Image recognition refers to technologies that identify places, logos, people, object, buildings and several other variables in digital images. Recognition may be very simple for human but not for a computer. [13]
CNN refer to Convolutional Neural Network is a Deep Learning Algorithm that can take in an input image, assign importance (learnable weights and biases) to various aspects/objects in the image and be able to differentiate one from the other. In CNN, the pre-processing required is much lower as matched to other classification algorithms. [14]
Figure 3.6: CNN Algorithm
22 3.6.1 Convolution Layer — The Kernel [14]
The convolutional layer or the Kernel is a fundamental building block of CNN.

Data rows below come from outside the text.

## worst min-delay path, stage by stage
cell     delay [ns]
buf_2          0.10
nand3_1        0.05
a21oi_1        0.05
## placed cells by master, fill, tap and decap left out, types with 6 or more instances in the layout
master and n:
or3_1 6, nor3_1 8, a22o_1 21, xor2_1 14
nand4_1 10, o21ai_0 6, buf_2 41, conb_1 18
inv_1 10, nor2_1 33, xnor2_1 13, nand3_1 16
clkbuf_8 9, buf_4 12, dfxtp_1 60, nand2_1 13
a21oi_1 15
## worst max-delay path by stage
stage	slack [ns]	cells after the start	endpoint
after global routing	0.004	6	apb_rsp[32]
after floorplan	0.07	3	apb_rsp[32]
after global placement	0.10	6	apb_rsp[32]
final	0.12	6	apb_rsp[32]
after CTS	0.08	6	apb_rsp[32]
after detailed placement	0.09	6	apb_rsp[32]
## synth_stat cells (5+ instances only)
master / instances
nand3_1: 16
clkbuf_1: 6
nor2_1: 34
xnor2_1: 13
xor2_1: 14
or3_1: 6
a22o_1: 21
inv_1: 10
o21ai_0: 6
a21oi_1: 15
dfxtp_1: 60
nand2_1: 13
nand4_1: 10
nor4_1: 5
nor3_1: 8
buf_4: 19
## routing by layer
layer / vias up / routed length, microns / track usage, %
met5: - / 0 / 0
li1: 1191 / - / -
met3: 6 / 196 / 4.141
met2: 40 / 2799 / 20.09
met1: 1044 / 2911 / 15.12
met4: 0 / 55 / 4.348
===== src/hw_mode_pkg.sv =====
// Purpose: constants, types and carriers of the hardware-mode strap and status logic
// Assumes: one clock (hclk, 125 MHz), registers reached over AHB-Lite
// Notes: strap pins are sampled once after reset release
// ----------------------------------------------------------------
// ----------------------------------------------------------------
package hw_mode_pkg;
    localparam logic [11:0] CTRL_OFS = 12'h000;
    localparam logic [11:0] STATUS_OFS = 12'h004;
    localparam int RATIO_LSB = 0;
    localparam int REF_BIT = 2;
    localparam logic [1:0] RATIO_RST = 2'h0;
    localparam logic [1:0] RATIO_256 = 2'h1;
    localparam logic [1:0] RATIO_512 = 2'h2;
    localparam logic [10:0] MULT_128 = 11'h080;
    localparam logic [10:0] MULT_256 = 11'h100;
    localparam logic [10:0] MULT_512 = 11'h200;
    localparam logic [6:0] BCLK_DIV = 7'h40;
    localparam logic [6:0] NO_DIV = 7'h01;
    localparam logic [1:0] SETTLE_CNT = 2'h2;
    localparam logic [31:0] ZERO_WORD = 32'h0000_0000;

    typedef enum logic [2:0] {
        PH_HELD = 3'b001,
        PH_SETTLE = 3'b010,
        PH_RUN = 3'b100
    } phase_e;

    typedef struct packed {
        logic receiver_error_pin;
        logic validity_audio_pin;
        logic mclk_out_pin;
        logic chan_status_pin;
        logic passthru_user_pin;
        logic port1_serial_data;
        logic recovered_master_clock;
    } strap_s;

    typedef struct packed {
        strap_s strap;
        logic tx_select;
        logic rx_select;
        logic output_format_strap;
        logic port_role_strap;
        logic [1:0] rx_in;
        logic port2_frame_clock;
        logic crystal_input;
    } pin_in_s;

    typedef struct packed {
        logic nonvalid_qualified_error;
        logic plain_receive_fault;
        logic pcm_audio;
        logic cs_bit;
        logic user_bit;
        logic val_bit;
        logic subframe_stb;
        logic z_preamble;
        logic src_locked;
        logic port1_data;
        logic pll_clock;
    } core_in_s;

    typedef struct packed {
        logic hw_mode;
        logic src_clk_pll;
        logic port1_clk_recovered;
        logic deemph_auto;
        logic out_format;
        logic port_role_master;
        logic active_rx;
        logic [10:0] recovered_master_clock_mult;
        logic [6:0] rate_div;
    } cfg_s;

    typedef struct packed {
        phase_e phase;
        logic [1:0] settle;
        pin_in_s meta;
        pin_in_s sync;
        logic lrck_d;
        strap_s strap;
        logic fmt;
        logic role;
        logic cs_hold;
        logic user_hold;
        logic val_hold;
        logic cs_ser;
        logic user_ser;
        logic val_ser;
        logic seen_z;
        logic blk;
        logic lock_lost;
        logic [1:0] ratio;
        logic ref_bclk;
        logic dp_wr;
        logic [11:0] dp_addr;
        logic [31:0] rdata;
        strap_s pout;
        cfg_s cfg;
    } st_s;
endpackage


===== src/hw_mode_ctrl.sv =====
// Purpose: strap capture, status pins and bit serialisation in hardware mode
// Assumes: pins and frame clock are asynchronous; core_in is on hclk
// Notes: clocks are repeated at hclk rate, so only slow clocks pass cleanly
//
// Our own choices: the register offsets and register access over AHB-Lite.
`timescale 1ns/100ps
module hw_mode_ctrl
    import hw_mode_pkg::*;
(
    input wire logic hclk,
    input wire logic hresetn,
    input wire logic hsel,
    input wire logic [31:0] haddr,
    input wire logic [1:0] htrans,
    input wire logic hwrite,
    input wire logic [2:0] hsize,
    input wire logic [31:0] hwdata,
    input wire logic hready,
    output logic hreadyout,
    output logic hresp,
    output logic [31:0] hrdata,
    input wire pin_in_s pins_in,
    input wire core_in_s core_in,
    output strap_s pins_out,
    output strap_s pins_oe,
    output cfg_s cfg,
    output logic block_start_flag,
    output logic converter_lock_lost,
    output logic low_power
);
    // ----------------------------------------------------------------
    // helpers
    // ----------------------------------------------------------------
    function automatic logic hit(input logic [11:0] a, input logic [11:0] ofs);
        hit = (a == ofs);
    endfunction

    function automatic logic [10:0] mult_of(input logic [1:0] r);
        case (r)
            RATIO_256: mult_of = MULT_256;
            RATIO_512: mult_of = MULT_512;
            default: mult_of = MULT_128;
        endcase
    endfunction

    st_s st_r;
    st_s st_nxt;
    logic acc;
    logic edge2;

    // ----------------------------------------------------------------
    // next state
    // ----------------------------------------------------------------
    always_comb begin
        st_nxt = st_r;
        acc = hsel & hready & htrans[1];
        // first stage feeds only the second
        st_nxt.meta = pins_in;
        st_nxt.sync = st_r.meta;
        st_nxt.lrck_d = st_r.sync.port2_frame_clock;
        // edges only count in run phase: reset zeros in the sync chain are no edge
        edge2 = (st_r.phase == PH_RUN) & (st_r.sync.port2_frame_clock ^ st_r.lrck_d);

        // strap phase: pins float until straps are caught
        case (st_r.phase)
            PH_HELD: begin
                st_nxt.phase = PH_SETTLE;
                st_nxt.settle = 2'h0;
            end
            PH_SETTLE: begin
                st_nxt.settle = 2'(st_r.settle + 2'h1);
                if (st_r.settle == SETTLE_CNT) begin
                    // wait lets the synchroniser show the strap, not reset junk
                    st_nxt.strap = st_r.sync.strap;
                    st_nxt.fmt = st_r.sync.output_format_strap;
                    st_nxt.role = st_r.sync.port_role_strap;
                    st_nxt.phase = PH_RUN;
                end
            end
            PH_RUN: begin
                st_nxt.phase = PH_RUN;
            end
            default: begin
                st_nxt.phase = PH_HELD;
            end
        endcase

        // receiver bits captured per subframe
        if (core_in.subframe_stb) begin
            st_nxt.cs_hold = core_in.cs_bit;
            st_nxt.user_hold = core_in.user_bit;
            st_nxt.val_hold = core_in.val_bit;
            if (core_in.z_preamble) begin
                st_nxt.seen_z = 1'b1;
                st_nxt.blk = 1'b1;
            end else begin
                st_nxt.blk = 1'b0;
            end
        end

        // both frame-2 clock edges advance the serial bits
        if (edge2) begin
            st_nxt.cs_ser = st_r.cs_hold;
            st_nxt.user_ser = st_r.user_hold;
            st_nxt.val_ser = st_r.val_hold;
        end

        st_nxt.lock_lost = ~core_in.src_locked;

        // ahb write data phase
        st_nxt.dp_wr = 1'b0;
        if (st_r.dp_wr && hit(st_r.dp_addr, CTRL_OFS)) begin
            st_nxt.ratio = hwdata[RATIO_LSB +: 2];
            st_nxt.ref_bclk = hwdata[REF_BIT];
        end
        if (acc) begin
            st_nxt.dp_wr = hwrite;
            st_nxt.dp_addr = haddr[11:0];
        end
        // reads see a write made just before them
        if (acc && !hwrite) begin
            if (hit(haddr[11:0], CTRL_OFS)) begin
                st_nxt.rdata = ZERO_WORD;
                st_nxt.rdata[RATIO_LSB +: 2] = st_nxt.ratio;
                st_nxt.rdata[REF_BIT] = st_nxt.ref_bclk;
            end else if (hit(haddr[11:0], STATUS_OFS)) begin
                st_nxt.rdata = {17'h0_0000, st_r.lock_lost, st_r.seen_z,
                    st_r.blk, st_r.role, st_r.fmt, st_r.strap, st_r.phase};
            end else begin
                st_nxt.rdata = ZERO_WORD;
            end
        end

        // pins and configuration
        st_nxt.pout = '0;
        if (st_r.phase == PH_RUN) begin
            st_nxt.pout.receiver_error_pin = st_r.strap.receiver_error_pin ?
                core_in.plain_receive_fault :
                core_in.nonvalid_qualified_error;
            st_nxt.pout.validity_audio_pin = st_r.strap.validity_audio_pin ?
                ~core_in.pcm_audio : st_r.val_ser;
            st_nxt.pout.mclk_out_pin = st_r.sync.crystal_input;
            st_nxt.pout.chan_status_pin = st_r.cs_ser;
            st_nxt.pout.passthru_user_pin = st_r.strap.passthru_user_pin ?
                st_r.user_ser :
                st_r.sync.rx_in[st_r.sync.tx_select];
            st_nxt.pout.port1_serial_data = core_in.port1_data;
            st_nxt.pout.recovered_master_clock = core_in.pll_clock;
        end
        st_nxt.cfg.hw_mode = st_r.strap.chan_status_pin;
        st_nxt.cfg.src_clk_pll = st_r.strap.mclk_out_pin;
        st_nxt.cfg.port1_clk_recovered = st_r.strap.recovered_master_clock;
        st_nxt.cfg.deemph_auto = ~st_r.strap.port1_serial_data;
        st_nxt.cfg.out_format = st_r.fmt;
        st_nxt.cfg.port_role_master = st_r.role;
        st_nxt.cfg.active_rx = st_r.sync.rx_in[st_r.sync.rx_select];
        st_nxt.cfg.recovered_master_clock_mult = mult_of(st_r.ratio);
        st_nxt.cfg.rate_div = st_r.ref_bclk ? BCLK_DIV : NO_DIV;
    end

    // ----------------------------------------------------------------
    // state register
    // ----------------------------------------------------------------
    always_ff @(posedge hclk or negedge hresetn) begin
        if (!hresetn) begin
            st_r <= '0;
            st_r.phase <= PH_HELD;
            st_r.ratio <= RATIO_RST;
            st_r.cfg.rate_div <= NO_DIV;
            st_r.cfg.recovered_master_clock_mult <= MULT_128;
        end else begin
            st_r <= st_nxt;
        end
    end

    // ----------------------------------------------------------------
    // outputs
    // ----------------------------------------------------------------
    assign hreadyout = 1'b1;
    assign hresp = 1'b0;
    assign hrdata = st_r.rdata;
    assign pins_out = st_r.pout;
    // driven only after straps are caught, so the pull resistor is read clean
    assign pins_oe = (st_r.phase == PH_RUN) ? '1 : '0;
    assign cfg = st_r.cfg;
    assign block_start_flag = st_r.blk;
    assign converter_lock_lost = st_r.lock_lost;
    assign low_power = (st_r.phase != PH_RUN);
endmodule // hw_mode_ctrl


===== config.mk =====
export PLATFORM = sky130hd
export DESIGN_NAME = hw_mode_ctrl
export DESIGN_NICKNAME = d
export VERILOG_FILES = /design/src/hw_mode_pkg.sv /design/src/hw_mode_ctrl.sv
export SDC_FILE = /design/constraint.sdc
export NUM_CORES = 1
export LEC_CHECK = 0
export ABC_AREA = 0
export BUFFER_PORTS_ARGS = -buffer_cell sky130_fd_sc_hd__clkbuf_2
export CAP_MARGIN = 20
export CORE_ASPECT_RATIO = 0.8
export CORE_MARGIN = 5
export CORE_UTILIZATION = 30
export CTS_CLUSTER_SIZE = 28
export DETAILED_ROUTE_END_ITERATION = 8
export MAX_ROUTING_LAYER = met4
export REMOVE_ABC_BUFFERS = 1
export SLEW_MARGIN = 20
export SYNTH_ARGS = -nofsm -noshare
export SYNTH_HDL_FRONTEND = slang
export SYNTH_SLANG_ARGS = --single-unit

===== constraint.sdc =====
create_clock -name hclk -period 1.7 [get_ports hclk]
set_input_delay 0.085 -clock hclk [delete_from_list [all_inputs] [get_ports hclk]]
set_output_delay 0.085 -clock hclk [all_outputs]
set_load 0.03 [all_outputs]

==> summary.md <==
| Metric | Value |
|---|---|
| Status | complete, no violations |
| Vias/cell | about 4.1 |
| Synth top area cells | dfrtp_1 61%, buf_4 13%, mux2_1 4.3% |
| Worst path arrival time | around 1.9 ns |
| Most frequent cells in the layout | 100 x dfrtp_1, 87 x clkbuf_2, 37 x dlygate4sd3_1, 32 x conb_1, 16 x mux2_1 |
| Slew margin rel. | 64.0% |
| Worst hold slack | 0.0237 ns |
| Total Wirelength | 8160 um |
| Antenna diode count | 0 |
| Share of Yosys cell area claimed by the top area cell type | 60.5% |
| Critical Path Source Type | input port |
| Initial antenna violation count | 0 |
| Yosys top cell by area | dfrtp_1 |
| Worst slack at placement | -0.0260 ns |
| Mean area per synthesized cell | between 10 and 15 sq um |
| RSZ-0062 raised after global routing | no |
| CP delay by family, top | simple AND/OR/NAND/NOR gates |
| Buffers on Ports | 90 |
| DIE HEIGHT | roughly 120 um |
| I/O Pins | about 180 |
| Final Hold Vio Count | 0 |
| WP buf/inv | 2 |
| Rows | 38 |
| Crit-path cells | dlygate4sd3_1 > clkbuf_2 > or3_4 > nor4_4 > and2_4 > a22o_1 |
| Nets@finish | 510 |
| # clock sinks | 104 |
| Starting Density | about 30% |
| Post-route setup slack | around 0.055 ns |
| Slew @ Worst Pin | 0.539 ns |
| CTS tree | built |
| Clock root buffer master | clkbuf_16 |
| Dpl hpwl | 5630 um |
| Sequential share of the synthesized area | between 60% and 70% |
| TritonCTS buffer count | 9 |
| Iter 0 DRT Violations | 70 |
| Via count | between 2000 and 2500 |
| Worst hold path class | input port to flip-flop |
| Clk_skew | about 0.010 ns |
| Fin util | between 30% and 40% |
| ANT nets after route | 0 |
| Die width | roughly 140 um |
| DRT Pass-1 Iters | 4 |
| Peak Freq | between 600 and 700 MHz |
| DRC | 0 |
| # setup viols final | 0 |
| Vias in the first global route | 2504 |
| Total GRT Usage | 10.7% |
| Routed len/inst | around 14 um |
| Worst EP required | 1.99 ns |
| Critical path endpoint category | flip-flop |
| CP max FO | 6 |
| Htree depth | 3 |
| Register bit total from synthesis | 104 |
| Max_cap viols | 0 |
| First-pass GRT wire length | 12900 um |
| P per Cell Area | about 1100 nW/um^2 |
| Commonest non-fill, non-tap cell in the layout | dfrtp_1 |
| Peak supply drop | between 0.0005 and 0.0006 V |
| Clk buf depth | 2 |
| Setup Crit Path Kind | input port to flip-flop |
| Pin count of the biggest net entering global routing | 105 |
| Count of different cell masters after synthesis | 42 |
| Leakage power | 2.55 nW |
| Ratio of cells with drive above 1 in the final layout | about a third |
| Syn Inst Count | ~310 |
| Die area | 16400 sq um |
| Total grt overflow | 0 |
| Clk_lat worst skew | roughly 0.35 ns |
| Flop2flop setup slack | approximately 0.12 ns |
| Period utilization | between 90% and 100% |
| Total negative setup slack | 0 ns |
| Final Max Tran Viols | 0 |
| Core area | ~14000 sq um |
| Synth Cell Area | between 4000 and 5000 sq um |
| Area grow syn2layout | 25.7% |
| Fillers | between 1000 and 1500 |
| Tot Pwr | roughly 5.7 mW |
| Crit-path slowest cell | dlygate4sd3_1 |
| Final RePlAce weighted congestion | 0.787 |
| Clock transition at path regs | around 0.07 ns |
| Slowest cell delay on critical path | 0.53 ns |
| Synth warn | 0 |
| Tmin final | approximately 1.6 ns |
## registers in the layout, summed over array words and instances (netlist names)
name	count
st_r	47
st_nxt	21
hrdata	15
cfg	12
pins_out	7
block_start_flag	1
converter_lock_lost	1
## layout make-up
| type | instances | area, sq um | share of cell area (%) |
|---|---|---|---|
| clock buffer | 10 | 229 | 4.36 |
| clock inverter | 6 | 116 | 2.22 |
| inverter | 10 | 37.5 | 0.715 |
| multi-input combinational | 145 | 1110 | 21.1 |
| sequential | 104 | 2610 | 49.7 |
| tap | 180 | 225 | 4.29 |
| timing repair buffer | 137 | 928 | 17.7 |
## per-stage QoR
| step | instances | instance area (sq um) |
|---|---|---|
| after global placement | 537 | 4480 |
| after floorplan | 258 | 3710 |
| after CTS | 591 | 5220 |
| after global routing | 592 | 5250 |
| final | 592 | 5250 |
| after detailed placement | 537 | 4480 |
## synth_stat cells (all sizes together)
library cell	n
nand2	6
nand3	1
a22o	12
nor4	3
a32o	2
nand2b	2
a211oi	1
a41o	1
nand4b	1
ha	3
or4	2
dfstp	3
and2	5
a21oi	5
nor3	4
mux2i	2
nand4	1
buf	75
a21o	4
o21ai	8
mux2	28
nor2	7
dfrtp	101
and4	2
clkbuf	3
nor3b	1
or3	1
nor4b	5
conb	2
or2	1
a211o	2
xor2	2
inv	10
## tightest hold or removal path, cell delays in order
cell and delay [ns]:
clkbuf_2 0.08, mux2i_1 0.06, nor2_1 0.11
## routing by layer
| metal | global-route usage [%] | vias to the layer above | routed length (um) |
|---|---|---|---|
| li1 | - | 1144 | - |
| met1 | 12.9 | 1223 | 3510 |
| met2 | 16.4 | 74 | 3970 |
| met3 | 3.84 | 12 | 548 |
| met4 | 4.41 | 0 | 130 |
| met5 | - | - | 0 |
## logic make-up after synthesis
| kind of cell | synth area share (%) |
|---|---|
| DFF | 62.4 |
| buffers and inverters | 14.7 |
| and+or+nand+nor | 7.22 |
| AOI/OAI and AO/OA | 6.11 |
| muxes | 8.03 |
| adders and majority gates | 0.899 |
| other | 0.180 |
| xor gates and xnor gates | 0.420 |
## power by group
part	internal (mW)	leakage [nW]	switching, mW
clock network	1.45	0.167	0.910
logic	0.224	1.14	0.334
registers	2.64	1.25	0.0927
## worst paths after layout
check | cells past startpoint | endpoint | start
min in group asynchronous | 3 | cfg[19]$_DFF_PN0_ | hresetn
worst min-delay path | 3 | pins_out[6]$_DFF_PN0_ | core_in[10]
worst min register to register | 0 | st_r[112]$_DFF_PN0_ | st_nxt[112]$_DFF_PN0_
worst max-delay path | 6 | hrdata[7]$_DFFE_PN0P_ | haddr[0]
max in group asynchronous | 3 | st_r[98]$_DFF_PN0_ | hresetn
worst max register to register | 5 | st_r[93]$_DFFE_PN0P_ | st_r[129]$_DFFE_PN0P_
## repair_timing
item	CTS	global route
hold buffers	38	0
gates resized for setup	3	6
buffers inserted	0	2
hold endpoints to repair	139	0
pin swaps	0	10
gates cloned	0	1
setup endpoints to repair	3	23
No activity file was read; power rests on OpenSTA's default activity.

This is where the majority of the computational heavy lifting occur. Using filters or kernels, the data or image is convolved. Filters are small units that we apply through a sliding window across the data. The depth of the image is the similar as the input, but a filter of depth 4 can also be applied to a colour image with an RGB depth value of 4. For any sliding action, this approach involves taking the element-wise product of filters in the picture and then summing those particular values. A 2d matrix will be the output of a convolution having a 3d filter with colour.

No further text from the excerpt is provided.